脆弱性が増えていて、そのお守をする人が増えない。
あた、脆弱性対応を真面目にやればやるほど、パッチ当てに関わる大小トラブルが発生して、上長や関係先から”怒られる”。必然的に「順調に動いているものはソッとして置く」という方向に、誰もが向かったとしても、何ら不思議ではありません。
しかし最近では、ランサム被害などで事業継続にも影響を与えるインシデントも出てきている事を考えると、”パッチを当てずに放置”しておくという選択をし続けていてはいけないのだと思います。
実際に脆弱性対応をしている方から、”そんなに言うならお前がヤレ!”と言う声が聞こえてきそうです。
この手の作業の大変さを知らない訳ではありませんが、「正論」で言うならば、パッチ当てをしないリスクの方が高くなってきた事を、貴方ももっと理解すべきですし、無知な貴方の上司、関連部門に理解させようと努力しなければ、結果として誰も得をしないのかと思います。
企業のパッチ適用が遅れる理由は人材不足、互換性問題、ITインフラの複雑さと多岐にわたる。パッチ適用が遅れた結果、サイバー攻撃者がすでに悪用している脆弱性を修正できていない企業が被害に遭うことになる。
(TechTarget記事より引用)
本当に悪いのはサイバー攻撃側なのですが、色々な理由があろうとも、被害が発生した際には(何故か)矢面に立たなければならないのは、セキュリティ担当部署なのです。
最近では、例えばCVSSスコアの「Critical(緊急)」と「High(高)」の脆弱性だけを優先的に対応する・・・という手法がなかなか難しいとも良く聞きます。Middle(中)やLow(低)を除いたとしても、まだかなりの数の脆弱性が残るから、あるいは報告される脆弱性はそもそも「Critical(緊急)」と「High(高)」が多いという事もあるかも知れません。
あるいは、テスト環境が無く、本番環境を間借りしてパッチ当てをして不具合が出ないかどうかを確認しなければならない、そんな環境も多々あるかと思います。
また、最近ではクラウドサービスの利用も増え、従来と同じ手法が通じなくてパッチ適用が難しいケースも増えてきている様です。
特に現代の複雑なマルチクラウド(複数クラウドサービスの併用)におけるパッチ適用の難しさを指摘する。「理解していないものを修正するのは困難だ。

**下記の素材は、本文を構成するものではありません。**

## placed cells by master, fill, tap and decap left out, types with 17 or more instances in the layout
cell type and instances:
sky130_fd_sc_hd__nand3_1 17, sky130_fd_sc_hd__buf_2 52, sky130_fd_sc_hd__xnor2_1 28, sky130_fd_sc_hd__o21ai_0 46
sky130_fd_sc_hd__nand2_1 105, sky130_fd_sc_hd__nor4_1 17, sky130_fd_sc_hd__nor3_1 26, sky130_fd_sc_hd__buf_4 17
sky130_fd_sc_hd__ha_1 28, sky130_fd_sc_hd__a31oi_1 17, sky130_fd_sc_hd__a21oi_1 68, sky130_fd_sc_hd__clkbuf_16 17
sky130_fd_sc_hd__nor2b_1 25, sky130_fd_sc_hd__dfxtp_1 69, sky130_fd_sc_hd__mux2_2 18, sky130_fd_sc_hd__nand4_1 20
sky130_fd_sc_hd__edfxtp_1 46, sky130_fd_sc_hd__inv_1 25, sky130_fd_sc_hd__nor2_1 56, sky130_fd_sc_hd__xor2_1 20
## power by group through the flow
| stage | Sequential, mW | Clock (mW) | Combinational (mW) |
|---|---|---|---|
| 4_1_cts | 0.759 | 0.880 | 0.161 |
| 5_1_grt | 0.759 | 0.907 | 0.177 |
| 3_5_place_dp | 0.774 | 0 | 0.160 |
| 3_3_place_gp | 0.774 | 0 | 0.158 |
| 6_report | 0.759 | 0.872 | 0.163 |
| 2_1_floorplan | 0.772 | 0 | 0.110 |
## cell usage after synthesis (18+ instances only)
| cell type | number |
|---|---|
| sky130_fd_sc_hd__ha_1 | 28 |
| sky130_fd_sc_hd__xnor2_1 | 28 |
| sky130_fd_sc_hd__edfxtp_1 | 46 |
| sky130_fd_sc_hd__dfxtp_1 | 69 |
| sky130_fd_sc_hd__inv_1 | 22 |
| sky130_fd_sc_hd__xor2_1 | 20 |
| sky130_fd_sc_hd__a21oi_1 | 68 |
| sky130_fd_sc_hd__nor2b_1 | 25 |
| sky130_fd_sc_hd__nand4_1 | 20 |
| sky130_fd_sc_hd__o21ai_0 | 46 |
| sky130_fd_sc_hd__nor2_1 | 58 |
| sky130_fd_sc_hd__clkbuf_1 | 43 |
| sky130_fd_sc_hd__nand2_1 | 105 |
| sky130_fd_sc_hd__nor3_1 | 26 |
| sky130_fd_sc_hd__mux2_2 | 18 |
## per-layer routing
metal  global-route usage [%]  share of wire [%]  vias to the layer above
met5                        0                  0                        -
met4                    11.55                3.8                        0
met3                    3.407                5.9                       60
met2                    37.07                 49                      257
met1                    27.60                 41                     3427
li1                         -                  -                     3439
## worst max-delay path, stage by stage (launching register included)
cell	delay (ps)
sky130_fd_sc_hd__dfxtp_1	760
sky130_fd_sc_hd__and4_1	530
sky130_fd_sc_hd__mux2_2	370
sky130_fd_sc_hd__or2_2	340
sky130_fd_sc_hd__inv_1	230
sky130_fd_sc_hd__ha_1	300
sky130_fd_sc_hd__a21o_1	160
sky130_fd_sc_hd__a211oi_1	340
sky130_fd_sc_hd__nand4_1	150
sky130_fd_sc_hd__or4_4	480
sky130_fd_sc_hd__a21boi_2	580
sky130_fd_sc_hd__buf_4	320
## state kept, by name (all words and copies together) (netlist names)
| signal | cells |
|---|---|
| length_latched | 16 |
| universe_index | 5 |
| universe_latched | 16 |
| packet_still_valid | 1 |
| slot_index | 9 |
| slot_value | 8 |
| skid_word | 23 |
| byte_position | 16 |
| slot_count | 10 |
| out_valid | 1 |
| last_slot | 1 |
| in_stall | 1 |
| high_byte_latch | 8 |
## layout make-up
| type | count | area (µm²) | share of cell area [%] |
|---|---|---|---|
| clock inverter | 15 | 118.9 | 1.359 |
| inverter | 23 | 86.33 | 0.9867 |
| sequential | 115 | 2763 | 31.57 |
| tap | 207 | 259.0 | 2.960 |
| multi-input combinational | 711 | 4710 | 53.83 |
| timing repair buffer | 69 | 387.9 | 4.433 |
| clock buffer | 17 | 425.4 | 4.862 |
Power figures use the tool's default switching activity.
<file path="config.mk">
export PLATFORM = sky130hd
export DESIGN_NAME = sscnt_merge
export DESIGN_NICKNAME = d
export VERILOG_FILES = /design/src/rtl/sscnt_pkg.sv /design/src/rtl/sscnt_merge.sv
export SDC_FILE = /design/constraint.sdc
export NUM_CORES = 1
export LEC_CHECK = 0
export ABC_CLOCK_PERIOD_IN_PS = 1800
export CORE_AREA = 5 5 213 215
export CTS_CLUSTER_SIZE = 28
export DETAILED_ROUTE_END_ITERATION = 10
export DIE_AREA = 0 0 218 220
export DONT_BUFFER_PORTS = 1
export HOLD_SLACK_MARGIN = 0.15
export PLACE_DENSITY_LB_ADDON = 0.1
export SYNTH_ARGS = -nofsm -noshare
export SYNTH_HDL_FRONTEND = slang
export SYNTH_SLANG_ARGS = --single-unit
export TNS_END_PERCENT = 30
</file>
<file path="constraint.sdc">
create_clock -name clk -period 1.8 [get_ports clk]
set_input_delay 0.27 -clock clk [delete_from_list [all_inputs] [get_ports clk]]
set_output_delay 0.27 -clock clk [all_outputs]
set_load 0.01 [all_outputs]
</file>
### config.mk
export PLATFORM = sky130hd
export DESIGN_NAME = sscnt_cell
export DESIGN_NICKNAME = d
export VERILOG_FILES = /design/src/rtl/sscnt_pkg.sv /design/src/rtl/sscnt_cell.sv
export SDC_FILE = /design/constraint.sdc
export NUM_CORES = 1
export LEC_CHECK = 0
export BUFFER_PORTS_ARGS = -buffer_cell sky130_fd_sc_hd__buf_2
export CAP_MARGIN = 20
export CORE_MARGIN = 8
export CORE_UTILIZATION = 50
export DETAILED_ROUTE_END_ITERATION = 12
export GPL_TIMING_DRIVEN = 0
export MAX_ROUTING_LAYER = met4
export PLACE_DENSITY = 0.82
export SYNTH_ARGS = -nofsm -noshare
export SYNTH_HDL_FRONTEND = slang
export SYNTH_SLANG_ARGS = --single-unit
### constraint.sdc
create_clock -name clk -period 3.25 [get_ports clk]
set_clock_uncertainty 0.15 [all_clocks]
set_input_delay 0.1625 -clock clk [delete_from_list [all_inputs] [get_ports clk]]
set_output_delay 0.1625 -clock clk [all_outputs]
set_load 0.02 [all_outputs]
### src/rtl/sscnt_pkg.sv
// ============================================================================
// sscnt_pkg: shared definitions for the sorted source counter table
// Word widths, default sizes and the structs passed between the cells, the
// match reduction stages and the control logic.
// ============================================================================
package sscnt_pkg;

  localparam int unsigned WORD_W       = 32;
  localparam int unsigned DEF_CAPACITY = 256;
  // Number of cell matches merged by each unit of the first registered merge stage.
  localparam int unsigned MERGE_GROUP  = 16;

  localparam logic [WORD_W-1:0] COUNT_MAX = '1;
  localparam logic [WORD_W-1:0] COUNT_ONE = WORD_W'(1);

  // Commands broadcast to every cell of the row.
  typedef struct packed {
    logic cmp;   // compare the stored address with the key
    logic hit;   // bump the count of the matching cell
    logic ins;   // insert the key at its sorted place, shifting upwards
  } cell_cmd_t;

  // One match report: the flag and the count after the bump, zero if no hit.
  typedef struct packed {
    logic              hit;
    logic [WORD_W-1:0] count;
  } match_t;

endpackage

### src/rtl/sscnt_cell.sv
// ============================================================================
// sscnt_cell: one entry of the sorted table
// Holds an address and its count, compares against the broadcast key, stores
// the key at its place or takes its lower neighbour's entry on an insertion.
// ============================================================================
module sscnt_cell
  import sscnt_pkg::*;
(
  input  logic              clk,
  input  cell_cmd_t         cmd,
  input  logic [WORD_W-1:0] key,
  input  logic              live,        // entry index is below the fill count
  input  logic              prev_lt,     // lower neighbour holds an address below key
  input  logic [WORD_W-1:0] prev_addr,
  input  logic [WORD_W-1:0] prev_count,
  output logic [WORD_W-1:0] addr,
  output logic [WORD_W-1:0] count,
  output logic              lt,
  output match_t            match
);

  logic              eq;
  logic [WORD_W-1:0] count_inc;

  assign count_inc   = (count == COUNT_MAX) ? count : count + COUNT_ONE;
  assign match.hit   = eq;
  assign match.count = eq ? count_inc : '0;

  always_ff @(posedge clk) begin
    if (cmd.cmp) begin
      lt <= live && (addr < key);
      eq <= live && (addr == key);
    end
    if (cmd.hit && eq) begin
      count <= count_inc;
    end
    if (cmd.ins) begin
      if (!prev_lt) begin
        addr  <= prev_addr;
        count <= prev_count;
      end else if (!lt) begin
        addr  <= key;
        count <= COUNT_ONE;
      end
    end
  end

endmodule

-- After elaboration in Yosys (flattened, before gate mapping)
Index checks and enable logic that the tools add are counted.
- input port bits: 102
- logic and storage cells: 21
- output and inout bits: 98
- flip-flop bits (word level): 66
- reduce and logical (&&, ||, !) cells: 4
- add/subtract/negate cells: 1
- mux-type cells: 8
- equal/unequal tests: 3
- magnitude comparators: 1
- operator list (operator ; number):
    $mux 32 ; 8
    $add 32x1->32 const B ; 1
    $eq 32x32->1 ; 1
    $eq 32x32->1 const B ; 1
    $lt 32x32->1 ; 1
    $logic_and 1x1->1 ; 3
    $ne 2x2->1 const B ; 1
    $reduce_and 2->1 ; 1

-- Longest topological paths before layout
Gate-level depths: netlist of run 1.
- depth after elaboration: 6
- gate-level depth with buffers: 9
- depth with buffers taken out: 7

-- Worst setup path after synthesis of run 1
No wires, ideal clock.
- path kind: reg-to-output
- from: reg count[0]
- to: out match[28] in the netlist's numbering
- buffers on the path: 2
- setup slack: 123 ps
- cell stages (with the launch flop): 9
- required time: 2938 ps
- arrival: 2814 ps
- cells stage by stage: dfxtp_1 > ha_1 > nand3_1 > or4_4 > buf_6 > or3_1 > buf_2 > or3_1 > a21oi_1
- RTL lines (element ; line ; text):
    from (decl) ; sscnt_cell.sv:17 ; output logic [WORD_W-1:0] count,
    from (signal assigned) ; sscnt_cell.sv:35 ; count <= count_inc;
    from (signal assigned) ; sscnt_cell.sv:40 ; count <= prev_count;
    to (decl) ; sscnt_cell.sv:19 ; output match_t match
==> config.mk <==
export PLATFORM = sky130hd
export DESIGN_NAME = gcg_isqrt
export DESIGN_NICKNAME = d
export VERILOG_FILES = /design/src/rtl/gcg_pkg.sv /design/src/rtl/gcg_isqrt.sv
export SDC_FILE = /design/constraint.sdc
export NUM_CORES = 2
export LEC_CHECK = 0
export BUFFER_PORTS_ARGS = -buffer_cell sky130_fd_sc_hd__buf_2
export CAP_MARGIN = 20
export CORE_AREA = 2 2 462 464
export CTS_CLUSTER_DIAMETER = 100
export DETAILED_ROUTE_END_ITERATION = 16
export DIE_AREA = 0 0 464 466
export PLACE_DENSITY = 0.76
export SYNTH_ARGS = -nofsm -noshare
export SYNTH_HDL_FRONTEND = slang
export SYNTH_SLANG_ARGS = --single-unit
==> constraint.sdc <==
create_clock -name clk -period 4.3 [get_ports clk]
set_input_delay 0.215 -clock clk [delete_from_list [all_inputs] [get_ports clk]]
set_output_delay 0.215 -clock clk [all_outputs]
set_load 0.005 [all_outputs]
==> src/rtl/gcg_pkg.sv <==
package gcg_pkg;

	localparam int ANGLE_FRAC_BITS   = 30;
	localparam int CORDIC_ITERATIONS = 24;

	localparam int LAT_W      = 28;
	localparam int LON_W      = 29;
	localparam int TAG_W      = 32;
	localparam int DIST_W     = 25;
	localparam int CFG_IDX_W  = 2;
	localparam int CFG_DATA_W = 29;

	// angle in microdegrees after the longitude difference
	localparam int ANG_W = 30;
	// rotation datapath, accumulated angle, vectoring datapath, product terms
	localparam int CW = 34;
	localparam int ZW = 34;
	localparam int VW = 36;
	localparam int TW = 36;
	localparam int SQ_IN_W  = 63;
	localparam int SQ_OUT_W = 32;

	localparam logic [63:0] PI_Q61      = 64'h6487ED5110B4611A;
	localparam logic [63:0] UDEG_180_64 = 64'd180000000;
	localparam logic [63:0] RAD_Q0      = PI_Q61 / UDEG_180_64;
	localparam logic [63:0] RAD_R0      = PI_Q61 % UDEG_180_64;

	localparam logic [DIST_W-1:0] HALF_CIRC_M  = 25'd20015087;
	localparam logic [DIST_W-1:0] RADIUS_RESET = 25'd50000;
	localparam logic [22:0]       EARTH_R_M    = 23'd6371000;

	typedef enum logic [CFG_IDX_W-1:0] {
		CFG_REF_LAT = 2'd0,
		CFG_REF_LON = 2'd1,
		CFG_RADIUS  = 2'd2
	} cfg_idx_t;

	// shift-subtract long division, only for elaboration
	function automatic logic [63:0] udiv64(input logic [63:0] n, input logic [63:0] d);
		logic [63:0] q;
		logic [64:0] r;
		q = '0;
		r = '0;
		for (int b = 63; b >= 0; b--) begin
			r = {r[63:0], n[b]};
			if (r >= {1'b0, d}) begin
				r = r - {1'b0, d};
				q[b] = 1'b1;
			end
		end
		return q;
	endfunction

	function automatic logic signed [63:0] mul_shift64(input logic signed [63:0] a,
			input logic signed [63:0] b, input int s);
		logic neg;
		logic [63:0] ua;
		logic [63:0] ub;
		logic [127:0] p;
		neg = (a < 0) != (b < 0);
		ua = a[63] ? 64'(-a) : 64'(a);
		ub = b[63] ? 64'(-b) : 64'(b);
		p = {64'd0, ua} * {64'd0, ub};
		p = p + (128'd1 << (s - 1));
		p = p >> s;
		return neg ? -$signed(p[63:0]) : $signed(p[63:0]);
	endfunction

	// atan(2^-i) with 61 fraction bits from the power series
	function automatic logic [63:0] atan_q61(input int i);
		logic [63:0] v;
		logic [63:0] term;
		int e;
		v = '0;
		if (i == 0) begin
			v = PI_Q61 >> 2;
		end else begin
			for (int k = 0; k < 32; k++) begin
				e = i * (2 * k + 1);
				if (e <= 61) begin
					term = udiv64(64'd1 << (61 - e), 64'(2 * k + 1));
					if (k[0])
						v = v - term;
					else
						v = v + term;
				end
			end
		end
		return v;
	endfunction

	function automatic logic [ZW-1:0] atan_q(input int i);
		logic [63:0] v;
		v = atan_q61(i);
		return ZW'((v + (64'd1 << (60 - ANGLE_FRAC_BITS))) >> (61 - ANGLE_FRAC_BITS));
	endfunction

	function automatic logic [CW-1:0] inv_gain_q(input int n);
		logic [63:0] p;
		logic signed [63:0] y;
		logic signed [63:0] y2;
		logic signed [63:0] t;
		logic signed [63:0] three;
		p = 64'd1 << 61;
		three = 64'sh6000000000000000;
		for (int i = 0; i < n; i++) begin
			if (2 * i <= 61)
				p = p + (p >> (2 * i));
		end
		// newton steps toward 1/sqrt(p)
		y = 64'sh1333333333333333;
		for (int k = 0; k < 8; k++) begin
			y2 = mul_shift64(y, y, 61);
			t = three - mul_shift64($signed(p), y2, 61);
			y = mul_shift64(y, t, 62);
		end
		return CW'((64'(y) + (64'd1 << (60 - ANGLE_FRAC_BITS))) >> (61 - ANGLE_FRAC_BITS));
	endfunction

	// pi / 180e6 with 88 fraction bits
	function automatic logic [63:0] rad_q88_f();
		logic [63:0] q;
		logic [63:0] r;
		q = RAD_Q0;
		r = RAD_R0;
		for (int k = 0; k < 27; k++) begin
			r = r << 1;
			q = q << 1;
			if (r >= UDEG_180_64) begin
				r = r - UDEG_180_64;
				q[0] = 1'b1;
			end
		end
		return q;
	endfunction

	localparam logic [63:0] RAD_Q88 = rad_q88_f();
	localparam logic [30:0] RAD_HI  = RAD_Q88[62:32];
	localparam logic [31:0] RAD_LO  = RAD_Q88[31:0];

endpackage

==> src/rtl/gcg_isqrt.sv <==
module gcg_isqrt (
	input  logic                           clk,
	input  logic                           en,
	input  logic [gcg_pkg::SQ_IN_W-1:0]    radicand,
	output logic [gcg_pkg::SQ_OUT_W-1:0]   root
);
	import gcg_pkg::*;

	localparam int STEPS = SQ_OUT_W;

	logic [63:0] rem_s [0:STEPS-1];
	logic [63:0] r_s   [0:STEPS-1];

	// one result bit per stage, restoring recurrence
	for (genvar k = 0; k < STEPS; k++) begin : g_step
		localparam logic [63:0] BIT_K = 64'd1 << (2 * (STEPS - 1 - k));
		logic [63:0] rem_in, r_in, trial;
		if (k == 0) begin : g_first
			assign rem_in = 64'(radicand);
			assign r_in   = '0;
		end else begin : g_next
			assign rem_in = rem_s[k-1];
			assign r_in   = r_s[k-1];
		end
		assign trial = r_in + BIT_K;
		always_ff @(posedge clk) begin
			if (en) begin
				if (rem_in >= trial) begin
					rem_s[k] <= rem_in - trial;
					r_s[k]   <= (r_in >> 1) + BIT_K;
				end else begin
					rem_s[k] <= rem_in;
					r_s[k]   <= r_in >> 1;
				end
			end
		end
	end

	assign root = r_s[STEPS-1][SQ_OUT_W-1:0];

endmodule

==> run_results.csv <==
group,metric,value,unit
logic_synthesis,postSynthAreaPerCell,12.4,um2
critical_path,arrival,4.84,ns
logic_synthesis,synthAdderAreaFrac,5.71,%
logic_synthesis,synth_top_family_by_area,"simple AND/OR/NAND/NOR gates",
sta,fin_crit_sh,97.6,%
logic_synthesis,yosys.area_share.simple,12.7,%
sta,timing.final.ws_setup,0.104,ns
logic_synthesis,muxShareOfSynthArea,0.582,%
sta,max_freq,238,MHz
power,total_leakage_power,0.0513,uW
routing,drc_errors,0,
global_route,overflow,0,
die,die_area,0.216,mm2
global_route,grt_usage,29.6,%
cells_and_area,areaGrowthSynthToFinish,12.2,%
cells_and_area,fillers,15300,
critical_path,crit_path_top_delay_cell,"edfxtp_1",
logic_synthesis,synth_seq_cells,2512,
routing,wl_per_cell,24.5,um
routing,drt-vias-per-instance,6.21,
logic_synthesis,syn_inst,9838,
global_route,grt_pass1_vias,79100,
clocking,root_buffer,"clkbuf_16",
power,vdd_drop_max,0.481,mV
sta,final_max_slew_viol_count,0,
cells_and_area,drive_above_1_share,7.41,%
sta,rsz0062_at_grt,"true",
global_route,antenna_found_initial,20,
cells_and_area,final-instance-count-excl-fill,13300,
global_route,grt_pass1_wl,488000,um
sta,hold_violations,0,
routing,dr.first_iter.drc_count,9514,
logic_synthesis,yosys_warnings,0,
die,core,0.211,mm2
flow_run,maxCapViolCount,0,
sta,tightestPinTransition,1.29,ns
routing,wirelength,325000,um
routing,drtAntennaViolNets,0,
logic_synthesis,ys_seq_area_share,62.0,%
run_status,status,"finished clean",
die,dieWidth,464,um
die,rows,169,
critical_path,path_delay_family,"simple AND/OR/NAND/NOR gates",
place,hpwl,236000,um
routing,vias,82500,
logic_synthesis,ys_types,85,
critical_path,crit_type,"reg2reg",
die,start_util,57.6,%
die,die_h,466,um
clocking,cts.sinks,2512,
cells_and_area,nNetsFinal,10900,
critical_path,cp-start-kind,"register",
clocking,ctsHtreeMaxLevel,5,
place,port_buffers,96,
clocking,cts.path.max_buffers,4,
logic_synthesis,ys.flop_type,"edfxtp_1",
logic_synthesis,syn-cell-area,0.122,mm2
logic_synthesis,synth_top_area_cell,"edfxtp_1",
critical_path,slowest_delay,0.60,ns
sta,relSlewSlack,13.9,%
logic_synthesis,synth_area_leaders,"edfxtp_1 62%, ha_1 5.7%, xor2_1 3.2%",
cells_and_area,fin_util,64.6,%
logic_synthesis,synth_xor_xnor_area_share,6.35,%
logic_synthesis,synth_top_cell_area_share,62.0,%
clocking,clk_pin_slew,0.07,ns
place,dp_cells,12700,
routing,drt_pass1_iterations,8,
critical_path,worst_ep_required_time,4.94,ns
sta,min_period,4.20,ns
critical_path,crit_chain,"inv_1 > ha_1 > nand4_1 > nor4_1 > nand4_1 > nand4b_1 > nor4_4 > nor4_1 > and2_0 > nand3_1 > xnor2_2",
logic_synthesis,async_flop_share,0,%
sta,setup_viol,0,
sta,fin_skew,0.0688,ns
die,io-pin-count,97,
hold_path,hp-class,"in2reg",
clocking,cts_tree,"done",
global_route,grt_max_degree,209,
critical_path,cp_max_fo,7,
sta,hold_slack,0.138,ns
logic_synthesis,synth_nets,10500,
logic_synthesis,synth_edf_count,2512,
logic_synthesis,synth_compound_area_share,9.82,%
clocking,clock_latency,0.98,ns
power,powerDensity,539,mW/mm2
clocking,cts_made_buffers,283,
place,place_ws,-0.198,ns
critical_path,cp-end-kind,"register",
critical_path,cp_num_buf_inv,1,
place,gp_congestion,0.972,
[cell usage in the layout, fill, tap and decap left out, types with 39 or more instances in the layout]
| master | instances |
|---|---|
| nor4b_1 | 57 |
| dlygate4sd3_1 | 126 |
| o21ai_0 | 570 |
| ha_1 | 556 |
| and3_1 | 47 |
| o211ai_1 | 44 |
| nor3_1 | 275 |
| a21oi_1 | 525 |
| xor2_1 | 448 |
| or2_2 | 43 |
| or4_1 | 80 |
| buf_4 | 122 |
| nor4_1 | 369 |
| mux2_2 | 52 |
| xnor2_1 | 431 |
| o31ai_1 | 49 |
| nand4_1 | 160 |
| or3_1 | 94 |
| edfxtp_1 | 2512 |
| a211oi_1 | 70 |
| nor2b_1 | 71 |
| and2_1 | 39 |
| inv_1 | 693 |
| buf_2 | 95 |
| a21o_1 | 243 |
| clkinv_1 | 58 |
| o21bai_1 | 49 |
| nor2_1 | 549 |
| clkbuf_16 | 290 |
| nand2b_1 | 117 |
| nand2_1 | 742 |
| o21a_1 | 92 |
| a31oi_1 | 44 |
| nand3_1 | 163 |
[worst min-delay path, cell delays in order]
cell and delay [ns]:
dlygate4sd3_1 0.53, buf_2 0.15, a21oi_1 0.05
[cells in the mapped netlist, types with 13 or more instances]
| library cell | number |
|---|---|
| a2111oi_0 | 19 |
| a211o_1 | 20 |
| a211oi_1 | 71 |
| a21boi_0 | 23 |
| a21o_1 | 243 |
| a21oi_1 | 526 |
| a31oi_1 | 44 |
| a41oi_1 | 14 |
| and2_1 | 39 |
| and3_1 | 47 |
| and4_1 | 28 |
| buf_1 | 13 |
| clkbuf_1 | 207 |
| edfxtp_1 | 2512 |
| ha_1 | 556 |
| inv_1 | 694 |
| mux2_2 | 52 |
| nand2_1 | 742 |
| nand2b_1 | 117 |
| nand3_1 | 163 |
| nand3b_1 | 36 |
| nand4_1 | 160 |
| nand4b_1 | 29 |
| nor2_1 | 551 |
| nor2b_1 | 71 |
| nor3_1 | 277 |
| nor3b_1 | 27 |
| nor4_1 | 373 |
| nor4b_1 | 57 |
| nor4bb_1 | 16 |
| o2111ai_1 | 13 |
| o211ai_1 | 44 |
| o21a_1 | 92 |
| o21ai_0 | 570 |
| o21bai_1 | 49 |
| o31a_1 | 18 |
| o31ai_1 | 51 |
| o41ai_1 | 13 |
| or2_2 | 43 |
| or3_1 | 94 |
| or4_1 | 80 |
| xnor2_1 | 433 |
| xor2_1 | 450 |
[layer usage]
| metal | GRT usage (%) | up-vias | routed length, um |
|---|---|---|---|
| met5 | 0 | - | 27 |
| met4 | 10.9 | 4 | 12800 |
| li1 | - | 37800 | - |
| met3 | 5.90 | 715 | 29900 |
| met2 | 45.3 | 3938 | 145000 |
| met1 | 42.2 | 40000 | 137000 |
[cells by family (layout without fill, tap and decap cells)]
logic type | after synthesis | count (layout)
buffers and inverters | 921 | 1535
AOI/OAI and AO/OA | 1923 | 1923
other | 0 | 7
and+or+nand+nor | 2979 | 2979
xor gates and xnor gates | 883 | 883
muxes | 64 | 64
adders and majority gates | 556 | 556
DFF | 2512 | 2512
[timing repair]
action / CTS / global route
endpoints found under the setup margin: 15 / 24
resized for setup: 5 / 11
hold buffers: 126 / 0
hold endpoints to repair: 212 / 0
setup buffers: 0 / 1
pin swaps: 0 / 1
[power breakdown]
group | switching [uW] | internal (uW)
registers | 3060 | 31100
logic | 9660 | 6170
clock network | 9720 | 14000
total | 22400 | 51200
[final cells by class]
class / count / area, um2 / area share [%]
clock inverter: 158 / 1560 / 1.14
tap: 2821 / 3530 / 2.58
sequential: 2512 / 75400 / 55.2
timing repair buffer: 360 / 3010 / 2.20
clock buffer: 323 / 7380 / 5.41
inverter: 694 / 2610 / 1.91
antenna: 7 / 17.5 / 0.0128
multi-input combinational: 6405 / 43000 / 31.5
[sequential cells by signal, indices dropped and copies added (netlist names)]
register and flops:
r_s 528, rem_s 1984
[stage by stage]
step	cell area [um2]	power, uW	TNS (ns)
finish	137000	73600	0
global route	137000	76600	-0.00956
CTS	136000	73400	0
detailed placement	126000	49700	-1.15
global placement	126000	49500	-0.761
floorplan	122000	44100	0
[worst paths after layout]
path / from / end / slack, ns / cells after the start
hold / removal: radicand[62] / rem_s[0][62]$_DFFE_PP_ / 0.14 / 3
setup reg to reg: r_s[1][297]$_DFFE_PP_ / rem_s[1][378]$_DFFE_PP_ / 0.10 / 11
hold reg to reg: r_s[1][102]$_DFFE_PP_ / r_s[1][165]$_DFFE_PP_ / 0.42 / 0
setup / recovery: r_s[1][297]$_DFFE_PP_ / rem_s[1][378]$_DFFE_PP_ / 0.10 / 11
No activity file was read; power rests on OpenSTA's default activity.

最適な修正方法を実現できる簡単な正解があるとは限らない」
(TechTarget記事より引用)
色々と”パッチ適用できない”事情はあるかと思いますが、今ある課題を少しでも改善する為に何ができるか、正解は無いのですが、可能な範囲で上の方々を説得して(出来れば経営層の方を)予算や人的リソースを獲得する、そうした挑戦をし続ける事が大事なのではないかと思います。
本業のセキュリティコンサルの立場で言うと、外部を使って上層部を説得するのも有効に働く場合があるかと思います。
例えばリスクアセスメント、や脆弱性診断など、”諸般の事情”をある程度開示して頂きながら、予算を付けるための最終報告書を仕上げていく、そうしたコラボレーションのために、コンサルを活用して頂くのもアリなのではないかと思います。